Thursday, March 24, 2011

The Art of Shutting Your Mouth

I hate gossip, seriously. It seems that's all people want to talk about at work....other people. I'm not going to go into names here but hearing it all the time, from everybody can get a little depressing. And I find myself joining in and that's not the person I strive to be every day! I don't like it when people gossip and the next time I hear it...im going to smile and change the subject...nicely of course :). That's letting them know im not going to join in it any longer.

So something bothered me all day yesterday and I found myself wanting to eat, later in the evening. I stayed on plan, did eat some strawberries but I think i will be ok with that!!

Yesterday I worked the early morning shift. And the trainer was gossiping about a couple of people, and with  me being new ...i found myself listening with curiosity. But i also had to keep in mind that everything being told to me was my trainers opinion, not exactly facts. Anyways, what bothered me was how extremely hard the morning shift has it! I  had to be there 2 days in a row for training. The first training day was done by one person and the second training day, by another. So I have two different ways of doing Donuts by two completely different people. Both of my trainers have been there for over two years so there pretty darn good at it.  Donuts is hard, its hard to be there so early, its a lot to do in a short period of time. But on the flip side, your alone and the store is closed. So no customers to interrupt you.

So, after the donuts were done and my trainer flew through all the steps (with me writing them down of course) the manager was scheduled to work so she walks in. She ask ' hows it going' and I said something that isn't what I usually say to anybody. " this is hard work, wow, donuts are hard work!" . And the response from her bothered me all day....she was quiet about it. Kinda smiled and had a chuckle, but then walked off to continue working. Later we talked while I was washing dishes and she explained that 'nobody likes donuts, but everyone will have train on them' She needs everyone to know everything. The rest of the conversation i explained on yesterdays post, about how I only wanted to do donuts maybe a few times a month and she agreed.
But for some reason, when I got home...i felt that growing unsettled feeling in my stomach. You know that feeling when you said something you wished you didn't. I wished I hadn't complained about my job...because in all honesty...i do love working there and its so close to home, within walking distance.

Anyways...later in the day, after work. I called my mom. she said that if it bothers me that bad then I should call my manager and apologize and yada,yada,yada. Well...I did. And she was extremely nice about it and admitted that my response bothered her too and she's said jokingly "amy, im not going to put you on donuts five days a week, i have two people doing donuts for me, but i have to train everybody on everything.'  She told me I would be doing donuts maybe once a week and only on the days when my husband is home so it doesn't cause any conflict with the kids/babysitters.

So after i hung up the phone with her i felt SO MUCH better. Still had that guilt though, I have to learn how to keep my mouth shut!!! 

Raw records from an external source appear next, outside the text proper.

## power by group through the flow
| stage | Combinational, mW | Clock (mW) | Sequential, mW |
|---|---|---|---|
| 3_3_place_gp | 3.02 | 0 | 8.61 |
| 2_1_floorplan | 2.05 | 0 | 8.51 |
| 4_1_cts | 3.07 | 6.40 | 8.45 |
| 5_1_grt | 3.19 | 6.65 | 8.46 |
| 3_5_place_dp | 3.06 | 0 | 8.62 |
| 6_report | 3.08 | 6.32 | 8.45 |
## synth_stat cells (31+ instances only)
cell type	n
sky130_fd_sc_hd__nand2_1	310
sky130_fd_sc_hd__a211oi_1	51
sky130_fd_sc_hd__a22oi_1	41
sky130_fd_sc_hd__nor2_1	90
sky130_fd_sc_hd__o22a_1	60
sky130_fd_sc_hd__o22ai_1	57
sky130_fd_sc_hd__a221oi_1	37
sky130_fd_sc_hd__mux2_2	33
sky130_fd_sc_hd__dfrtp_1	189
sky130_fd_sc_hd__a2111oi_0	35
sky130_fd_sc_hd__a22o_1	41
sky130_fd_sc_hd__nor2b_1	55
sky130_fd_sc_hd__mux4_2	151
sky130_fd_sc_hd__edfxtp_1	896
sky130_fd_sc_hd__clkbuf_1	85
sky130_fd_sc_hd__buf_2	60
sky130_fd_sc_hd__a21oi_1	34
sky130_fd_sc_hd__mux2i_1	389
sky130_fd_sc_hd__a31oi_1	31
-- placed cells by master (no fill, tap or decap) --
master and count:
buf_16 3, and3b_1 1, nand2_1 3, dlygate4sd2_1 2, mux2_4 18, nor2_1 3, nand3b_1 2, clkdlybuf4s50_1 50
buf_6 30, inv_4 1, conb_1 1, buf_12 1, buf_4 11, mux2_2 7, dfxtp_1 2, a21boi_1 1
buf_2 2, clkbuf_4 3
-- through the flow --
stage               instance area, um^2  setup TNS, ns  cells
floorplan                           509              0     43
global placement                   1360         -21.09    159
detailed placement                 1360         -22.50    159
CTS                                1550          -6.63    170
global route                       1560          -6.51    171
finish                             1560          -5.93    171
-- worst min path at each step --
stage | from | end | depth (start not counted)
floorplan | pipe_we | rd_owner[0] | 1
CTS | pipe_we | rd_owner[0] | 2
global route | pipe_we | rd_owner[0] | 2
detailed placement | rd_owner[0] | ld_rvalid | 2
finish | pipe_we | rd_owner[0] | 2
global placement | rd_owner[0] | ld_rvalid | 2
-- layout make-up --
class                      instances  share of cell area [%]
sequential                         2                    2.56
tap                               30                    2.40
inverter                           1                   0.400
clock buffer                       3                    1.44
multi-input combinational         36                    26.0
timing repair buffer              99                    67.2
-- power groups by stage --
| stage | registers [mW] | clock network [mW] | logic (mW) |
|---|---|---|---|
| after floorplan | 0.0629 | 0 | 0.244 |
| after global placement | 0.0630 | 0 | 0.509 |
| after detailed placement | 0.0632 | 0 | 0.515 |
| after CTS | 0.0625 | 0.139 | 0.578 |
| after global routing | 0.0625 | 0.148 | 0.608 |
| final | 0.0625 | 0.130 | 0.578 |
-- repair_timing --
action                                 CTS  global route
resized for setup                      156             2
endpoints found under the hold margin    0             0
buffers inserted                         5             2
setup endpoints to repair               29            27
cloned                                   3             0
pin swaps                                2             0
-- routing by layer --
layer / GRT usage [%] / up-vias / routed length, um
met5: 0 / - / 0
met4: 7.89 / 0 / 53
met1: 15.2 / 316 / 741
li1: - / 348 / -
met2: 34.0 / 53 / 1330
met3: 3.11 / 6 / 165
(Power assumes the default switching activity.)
$ cat src/rtl/alu_pkg.sv
// Shared opcodes, error constant and scheduler state encoding for the accelerator scheduler.
package alu_pkg;

  localparam int unsigned DataWidth = 19;

  localparam logic [4:0]           OP_FFT     = 5'd24;
  localparam logic [4:0]           OP_ENC     = 5'd25;
  localparam logic [4:0]           OP_DEC     = 5'd26;
  localparam logic [DataWidth-1:0] ERR_RESULT = 19'h7FFFF;

  typedef enum logic [1:0] {
    StIdle    = 2'd0,
    StFftWait = 2'd1,
    StCryWait = 2'd2,
    StResp    = 2'd3
  } sched_state_e;

  function automatic logic is_crypto_op(logic [4:0] op);
    return (op == OP_ENC) || (op == OP_DEC);
  endfunction

endpackage

$ cat src/rtl/accel_timeout_timer.sv
// Wait-cycle counter for the scheduler; expired flags the last permitted wait cycle.
module accel_timeout_timer #(
  parameter int unsigned Limit = 1024
) (
  input  logic clk,
  input  logic rst,
  input  logic clear,
  input  logic enable,
  output logic expired
);

  localparam logic [15:0] LastCount = 16'(Limit - 1);

  logic [15:0] count_q, count_d;

  always_comb begin
    count_d = count_q;
    if (clear) begin
      count_d = '0;
    end else if (enable) begin
      count_d = count_q + 16'd1;
    end
  end

  always_ff @(posedge clk or posedge rst) begin
    if (rst) begin
      count_q <= '0;
    end else begin
      count_q <= count_d;
    end
  end

  assign expired = enable && (count_q == LastCount);

endmodule

$ cat src/rtl/accel_scheduler.sv
// Dispatches FFT/crypto commands to the accelerators and returns one response per command.
// Optional wait timeout is enabled by defining ACCEL_TIMEOUT_EN.
module accel_scheduler
  import alu_pkg::*;
#(
  parameter int unsigned TIMEOUT_CYCLES = 1024
) (
  input  logic                 clk,
  input  logic                 rst,
  input  logic                 issue_valid,
  output logic                 issue_ready,
  input  logic [4:0]           issue_opcode,
  input  logic [DataWidth-1:0] issue_operand_a,
  input  logic [DataWidth-1:0] issue_operand_b,
  output logic [DataWidth-1:0] accel_operand_a,
  output logic [DataWidth-1:0] accel_operand_b,
  output logic                 fft_start,
  input  logic                 fft_done,
  input  logic [DataWidth-1:0] fft_result,
  output logic                 crypto_start,
  output logic                 crypto_mode,
  input  logic                 crypto_done,
  input  logic [DataWidth-1:0] crypto_result,
  output logic                 resp_valid,
  input  logic                 resp_ready,
  output logic [DataWidth-1:0] resp_result,
  output logic                 resp_err,
  output logic                 resp_zero,
  output logic                 stall
);

  sched_state_e         state_q, state_d;
  logic [DataWidth-1:0] op_a_q, op_a_d, op_b_q, op_b_d;
  logic [DataWidth-1:0] result_q, result_d;
  logic                 err_q, err_d, zero_q, zero_d;
  logic                 mode_q, mode_d;
  logic                 fft_start_q, fft_start_d, crypto_start_q, crypto_start_d;
  logic                 accept, in_wait, timeout;

  assign accept  = issue_valid && (state_q == StIdle);
  assign in_wait = (state_q == StFftWait) || (state_q == StCryWait);

`ifdef ACCEL_TIMEOUT_EN
  accel_timeout_timer #(
    .Limit (TIMEOUT_CYCLES)
  ) u_timer (
    .clk     (clk),
    .rst     (rst),
    .clear   (accept),
    .enable  (in_wait),
    .expired (timeout)
  );
`else
  logic unused_timeout_cfg;
  assign unused_timeout_cfg = ^TIMEOUT_CYCLES;
  assign timeout = 1'b0;
`endif

  always_comb begin
    state_d        = state_q;
    op_a_d         = op_a_q;
    op_b_d         = op_b_q;
    mode_d         = mode_q;
    result_d       = result_q;
    err_d          = err_q;
    zero_d         = zero_q;
    fft_start_d    = 1'b0;
    crypto_start_d = 1'b0;

    unique case (state_q)
      StIdle: begin
        if (accept) begin
          op_a_d = issue_operand_a;
          op_b_d = issue_operand_b;
          mode_d = issue_opcode[1];
          if (issue_opcode == OP_FFT) begin
            state_d     = StFftWait;
            fft_start_d = 1'b1;
          end else if (is_crypto_op(issue_opcode)) begin
            state_d        = StCryWait;
            crypto_start_d = 1'b1;
          end else begin
            state_d  = StResp;
            result_d = ERR_RESULT;
            err_d    = 1'b1;
            zero_d   = 1'b0;
          end
        end
      end
      StFftWait: begin
        // A done in the expiry cycle takes priority over the timeout.
        if (fft_done) begin
          state_d  = StResp;
          result_d = fft_result;
          err_d    = 1'b0;
          zero_d   = (fft_result == '0);
        end else if (timeout) begin
          state_d  = StResp;
          result_d = ERR_RESULT;
          err_d    = 1'b1;
          zero_d   = 1'b0;
        end
      end
      StCryWait: begin
        if (crypto_done) begin
          state_d  = StResp;
          result_d = crypto_result;
          err_d    = 1'b0;
          zero_d   = (crypto_result == '0);
        end else if (timeout) begin
          state_d  = StResp;
          result_d = ERR_RESULT;
          err_d    = 1'b1;
          zero_d   = 1'b0;
        end
      end
      StResp: begin
        if (resp_ready) begin
          state_d = StIdle;
        end
      end
      default: state_d = StIdle;
    endcase
  end

  always_ff @(posedge clk or posedge rst) begin
    if (rst) begin
      state_q        <= StIdle;
      op_a_q         <= '0;
      op_b_q         <= '0;
      mode_q         <= 1'b0;
      result_q       <= '0;
      err_q          <= 1'b0;
      zero_q         <= 1'b0;
      fft_start_q    <= 1'b0;
      crypto_start_q <= 1'b0;
    end else begin
      state_q        <= state_d;
      op_a_q         <= op_a_d;
      op_b_q         <= op_b_d;
      mode_q         <= mode_d;
      result_q       <= result_d;
      err_q          <= err_d;
      zero_q         <= zero_d;
      fft_start_q    <= fft_start_d;
      crypto_start_q <= crypto_start_d;
    end
  end

  assign issue_ready     = (state_q == StIdle);
  assign stall           = (state_q != StIdle);
  assign resp_valid      = (state_q == StResp);
  assign accel_operand_a = op_a_q;
  assign accel_operand_b = op_b_q;
  assign crypto_mode     = mode_q;
  assign fft_start       = fft_start_q;
  assign crypto_start    = crypto_start_q;
  assign resp_result     = result_q;
  assign resp_err        = err_q;
  // Zero flag is captured with the payload so it reads 0 out of reset.
  assign resp_zero       = zero_q;

endmodule
## src/rtl/pcs_sync_pkg.sv

```systemverilog
// Shared definitions for the multi-lane code-group synchronizer:
// FSM state encodings and the 7-bit comma patterns.
package pcs_sync_pkg;

  typedef enum logic [1:0] {
    LOSS      = 2'd0,
    COMMA_DET = 2'd1,
    ACQUIRE   = 2'd2,
    SYNC      = 2'd3
  } sync_state_t;

  localparam logic [6:0] COMMA_P = 7'b0011111;
  localparam logic [6:0] COMMA_N = 7'b1100000;

  // A comma is identified on the first seven bits (abcdeif) of the code-group.
  function automatic logic is_comma(input logic [9:0] cg);
    return (cg[9:3] == COMMA_P) || (cg[9:3] == COMMA_N);
  endfunction

endpackage

```

## src/rtl/pcs_multilane_sync_if.sv

```systemverilog
// Bundle of the per-lane receive-side signals between the decoder,
// the synchronizer and the Receive FSM.
interface pcs_multilane_sync_if #(
  parameter int LANES = 4,
  parameter int CNT_W = 8
);
  logic [LANES-1:0]       lane_en;
  logic [LANES*10-1:0]    rx_code_group;
  logic [LANES-1:0]       rx_cg_err;
  logic                   los_clr;
  logic [LANES*10-1:0]    SUDI;
  logic [LANES-1:0]       rx_even;
  logic [LANES-1:0]       sync_status;
  logic                   all_sync;
  logic [LANES*CNT_W-1:0] los_count;

  modport master (
    output lane_en, rx_code_group, rx_cg_err, los_clr,
    input  SUDI, rx_even, sync_status, all_sync, los_count
  );

  modport slave (
    input  lane_en, rx_code_group, rx_cg_err, los_clr,
    output SUDI, rx_even, sync_status, all_sync, los_count
  );
endinterface

```

## src/rtl/pcs_sync_lane.sv

```systemverilog
// One lane of code-group synchronization: sync FSM, comma/bad/good counters,
// the registered SUDI path and a saturating loss-of-sync event counter.
module pcs_sync_lane
  import pcs_sync_pkg::*;
#(
  parameter int COMMA_REQ = 3,
  parameter int GOOD_RUN  = 4,
  parameter int BAD_MAX   = 4,
  parameter int CNT_W     = 8
) (
  input  logic             i_clk,
  input  logic             i_rst_n,
  input  logic             i_en,
  input  logic [9:0]       i_cg,
  input  logic             i_err,
  input  logic             i_los_clr,
  output logic [9:0]       o_sudi,
  output logic             o_rx_even,
  output logic             o_sync,
  output logic [CNT_W-1:0] o_los_count
);

  localparam int CW = $clog2(COMMA_REQ + 1);
  localparam int BW = $clog2(BAD_MAX + 1);
  localparam int GW = $clog2(GOOD_RUN + 1);

  localparam logic [CW-1:0] C_ONE = CW'(1);
  localparam logic [CW-1:0] C_REQ = CW'(COMMA_REQ);
  localparam logic [BW-1:0] B_ONE = BW'(1);
  localparam logic [BW-1:0] B_MAX = BW'(BAD_MAX);
  localparam logic [GW-1:0] G_ONE = GW'(1);
  localparam logic [GW-1:0] G_RUN = GW'(GOOD_RUN);

  sync_state_t      r_state, w_state_next;
  logic             r_rx_even, w_rx_even_next;
  logic [CW-1:0]    r_comma_cnt, w_comma_cnt_next;
  logic [BW-1:0]    r_bad_cnt, w_bad_cnt_next;
  logic [GW-1:0]    r_good_cnt, w_good_cnt_next;
  logic [9:0]       r_sudi;
  logic [CNT_W-1:0] r_los_count;
  logic             w_los_inc;

  logic          w_comma, w_pos_even, w_cgbad, w_data;
  logic [CW-1:0] w_comma_inc;
  logic [BW-1:0] w_bad_inc, w_bad_dec;
  logic [GW-1:0] w_good_inc;

  assign w_comma     = is_comma(i_cg);
  assign w_pos_even  = ~r_rx_even;
  assign w_cgbad     = i_err | (w_comma & ~w_pos_even);
  assign w_data      = ~w_comma & ~i_err;
  assign w_comma_inc = r_comma_cnt + C_ONE;
  assign w_bad_inc   = r_bad_cnt + B_ONE;
  assign w_bad_dec   = r_bad_cnt - B_ONE;
  assign w_good_inc  = r_good_cnt + G_ONE;

  always_comb begin
    w_state_next     = r_state;
    w_rx_even_next   = ~r_rx_even;
    w_comma_cnt_next = r_comma_cnt;
    w_bad_cnt_next   = r_bad_cnt;
    w_good_cnt_next  = r_good_cnt;
    w_los_inc        = 1'b0;

    unique case (r_state)
      LOSS: begin
        if (w_comma) begin
          w_state_next     = COMMA_DET;
          w_rx_even_next   = 1'b1;
          w_comma_cnt_next = C_ONE;
        end
      end
      COMMA_DET: begin
        w_rx_even_next = 1'b0;
        if (w_data && (r_comma_cnt == C_REQ)) begin
          w_state_next    = SYNC;
          w_bad_cnt_next  = '0;
          w_good_cnt_next = '0;
        end else if (w_data) begin
          w_state_next = ACQUIRE;
        end else begin
          w_state_next = LOSS;
        end
      end
      ACQUIRE: begin
        if (w_comma && w_pos_even && !i_err) begin
          w_state_next     = COMMA_DET;
          w_comma_cnt_next = w_comma_inc;
        end else if (!w_data) begin
          w_state_next = LOSS;
        end
      end
      SYNC: begin
        if (w_cgbad) begin
          w_bad_cnt_next  = w_bad_inc;
          w_good_cnt_next = '0;
          if (w_bad_inc == B_MAX) begin
            w_state_next = LOSS;
            w_los_inc    = 1'b1;
          end
        end else if (r_bad_cnt != '0) begin
          // A full run of good code-groups forgives one outstanding bad one.
          if (w_good_inc == G_RUN) begin
            w_bad_cnt_next  = w_bad_dec;
            w_good_cnt_next = '0;
          end else begin
            w_good_cnt_next = w_good_inc;
          end
        end else begin
          w_good_cnt_next = '0;
        end
      end
      default: w_state_next = LOSS;
    endcase

    // A disabled lane parks in LOSS and is not reported as a loss event.
    if (!i_en) begin
      w_state_next     = LOSS;
      w_rx_even_next   = ~r_rx_even;
      w_comma_cnt_next = '0;
      w_bad_cnt_next   = '0;
      w_good_cnt_next  = '0;
      w_los_inc        = 1'b0;
    end
  end

  always_ff @(posedge i_clk) begin
    if (!i_rst_n) begin
      r_state     <= LOSS;
      r_rx_even   <= 1'b0;
      r_comma_cnt <= '0;
      r_bad_cnt   <= '0;
      r_good_cnt  <= '0;
      r_sudi      <= '0;
      r_los_count <= '0;
    end else begin
      r_state     <= w_state_next;
      r_rx_even   <= w_rx_even_next;
      r_comma_cnt <= w_comma_cnt_next;
      r_bad_cnt   <= w_bad_cnt_next;
      r_good_cnt  <= w_good_cnt_next;
      r_sudi      <= i_cg;
      if (i_los_clr) begin
        r_los_count <= '0;
      end else if (w_los_inc && (r_los_count != '1)) begin
        r_los_count <= r_los_count + 1'b1;
      end
    end
  end

  assign o_sudi      = r_sudi;
  assign o_rx_even   = r_rx_even;
  assign o_sync      = (r_state == SYNC);
  assign o_los_count = r_los_count;

endmodule

```

## src/rtl/pcs_multilane_sync.sv

```systemverilog
// Multi-lane code-group synchronizer: independent per-lane sync FSMs plus an
// aggregate link flag over the enabled lanes.
module pcs_multilane_sync
  import pcs_sync_pkg::*;
#(
  parameter int LANES     = 4,
  parameter int COMMA_REQ = 3,
  parameter int GOOD_RUN  = 4,
  parameter int BAD_MAX   = 4,
  parameter int CNT_W     = 8
) (
  input  logic                 GTX_CLK,
  input  logic                 mr_main_reset,
  pcs_multilane_sync_if.slave  io_bus
);

  logic [LANES*10-1:0]    w_sudi;
  logic [LANES-1:0]       w_rx_even;
  logic [LANES-1:0]       w_sync;
  logic [LANES*CNT_W-1:0] w_los_count;

  generate
    for (genvar gi = 0; gi < LANES; gi++) begin : g_lane
      pcs_sync_lane #(
        .COMMA_REQ (COMMA_REQ),
        .GOOD_RUN  (GOOD_RUN),
        .BAD_MAX   (BAD_MAX),
        .CNT_W     (CNT_W)
      ) u_lane (
        .i_clk       (GTX_CLK),
        .i_rst_n     (mr_main_reset),
        .i_en        (io_bus.lane_en[gi]),
        .i_cg        (io_bus.rx_code_group[gi*10 +: 10]),
        .i_err       (io_bus.rx_cg_err[gi]),
        .i_los_clr   (io_bus.los_clr),
        .o_sudi      (w_sudi[gi*10 +: 10]),
        .o_rx_even   (w_rx_even[gi]),
        .o_sync      (w_sync[gi]),
        .o_los_count (w_los_count[gi*CNT_W +: CNT_W])
      );
    end
  endgenerate

  assign io_bus.SUDI        = w_sudi;
  assign io_bus.rx_even     = w_rx_even;
  assign io_bus.sync_status = w_sync;
  assign io_bus.los_count   = w_los_count;
  // Disabled lanes are ignored; with no lane enabled the link is reported down.
  assign io_bus.all_sync    = (|io_bus.lane_en) & (&(w_sync | ~io_bus.lane_en));

endmodule

```

## src/flat_wrapper.sv

```systemverilog
// flat-port wrapper written by rule: the top's interface ports become plain ports
module pcs_multilane_sync_flat import pcs_sync_pkg::*;
#(
  parameter int LANES     = 4,
  parameter int COMMA_REQ = 3,
  parameter int GOOD_RUN  = 4,
  parameter int BAD_MAX   = 4,
  parameter int CNT_W     = 8
)
  (GTX_CLK, mr_main_reset, io_bus_lane_en, io_bus_rx_code_group, io_bus_rx_cg_err, io_bus_los_clr, io_bus_SUDI, io_bus_rx_even, io_bus_sync_status, io_bus_all_sync, io_bus_los_count);
  pcs_multilane_sync_if #(.LANES(LANES), .CNT_W(CNT_W)) io_bus_i ();
  input  logic GTX_CLK;
  input  logic mr_main_reset;
  input wire logic [$bits(io_bus_i.lane_en)-1:0] io_bus_lane_en;
  input wire logic [$bits(io_bus_i.rx_code_group)-1:0] io_bus_rx_code_group;
  input wire logic [$bits(io_bus_i.rx_cg_err)-1:0] io_bus_rx_cg_err;
  input wire logic [$bits(io_bus_i.los_clr)-1:0] io_bus_los_clr;
  output wire logic [$bits(io_bus_i.SUDI)-1:0] io_bus_SUDI;
  output wire logic [$bits(io_bus_i.rx_even)-1:0] io_bus_rx_even;
  output wire logic [$bits(io_bus_i.sync_status)-1:0] io_bus_sync_status;
  output wire logic [$bits(io_bus_i.all_sync)-1:0] io_bus_all_sync;
  output wire logic [$bits(io_bus_i.los_count)-1:0] io_bus_los_count;
  assign io_bus_i.lane_en = io_bus_lane_en;
  assign io_bus_i.rx_code_group = io_bus_rx_code_group;
  assign io_bus_i.rx_cg_err = io_bus_rx_cg_err;
  assign io_bus_i.los_clr = io_bus_los_clr;
  assign io_bus_SUDI = io_bus_i.SUDI;
  assign io_bus_rx_even = io_bus_i.rx_even;
  assign io_bus_sync_status = io_bus_i.sync_status;
  assign io_bus_all_sync = io_bus_i.all_sync;
  assign io_bus_los_count = io_bus_i.los_count;
  pcs_multilane_sync #(.LANES(LANES), .COMMA_REQ(COMMA_REQ), .GOOD_RUN(GOOD_RUN), .BAD_MAX(BAD_MAX), .CNT_W(CNT_W)) u_core (.GTX_CLK(GTX_CLK), .mr_main_reset(mr_main_reset), .io_bus(io_bus_i));
endmodule
```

Yesterdays calories were around 1550 and I did ChaLean Extreme burn circuit 3
Today will be a nice cardio, Im actually looking forward to doing a step aerobics with Cathe then I will work my abbs.  My weight is hovering around 166-169 at the moment. My eating hasn't been very consistent, but i plan on weighing on the 29th, so i will do my best to stay on track! I would LOVE to see 164 or lower...

  I have to be at work at 1 so I better get a move on if im going to get some laundry done before...Have a great day. And thank you on your comments from the past few post :) I really appreciate all of them :)

2 comments:

  1. Have a great day, Amelia. It sounds like you handled thing well with your boss. We all have jobs that we would rather not do but after a while, they become routine and don't seem as hard. I wish you the best.

    ReplyDelete
  2. I feel like I relate to you so much sometimes. I know exactly how you feel about gossiping. It's something I've been trying to work on it. I hate it and I always promise myself I won't do it. However, one of my friends with say something and I'm tempted to comment on it even when I know I shouldn't. Lately, I've been doing a lot better because that's not the kind of person I am.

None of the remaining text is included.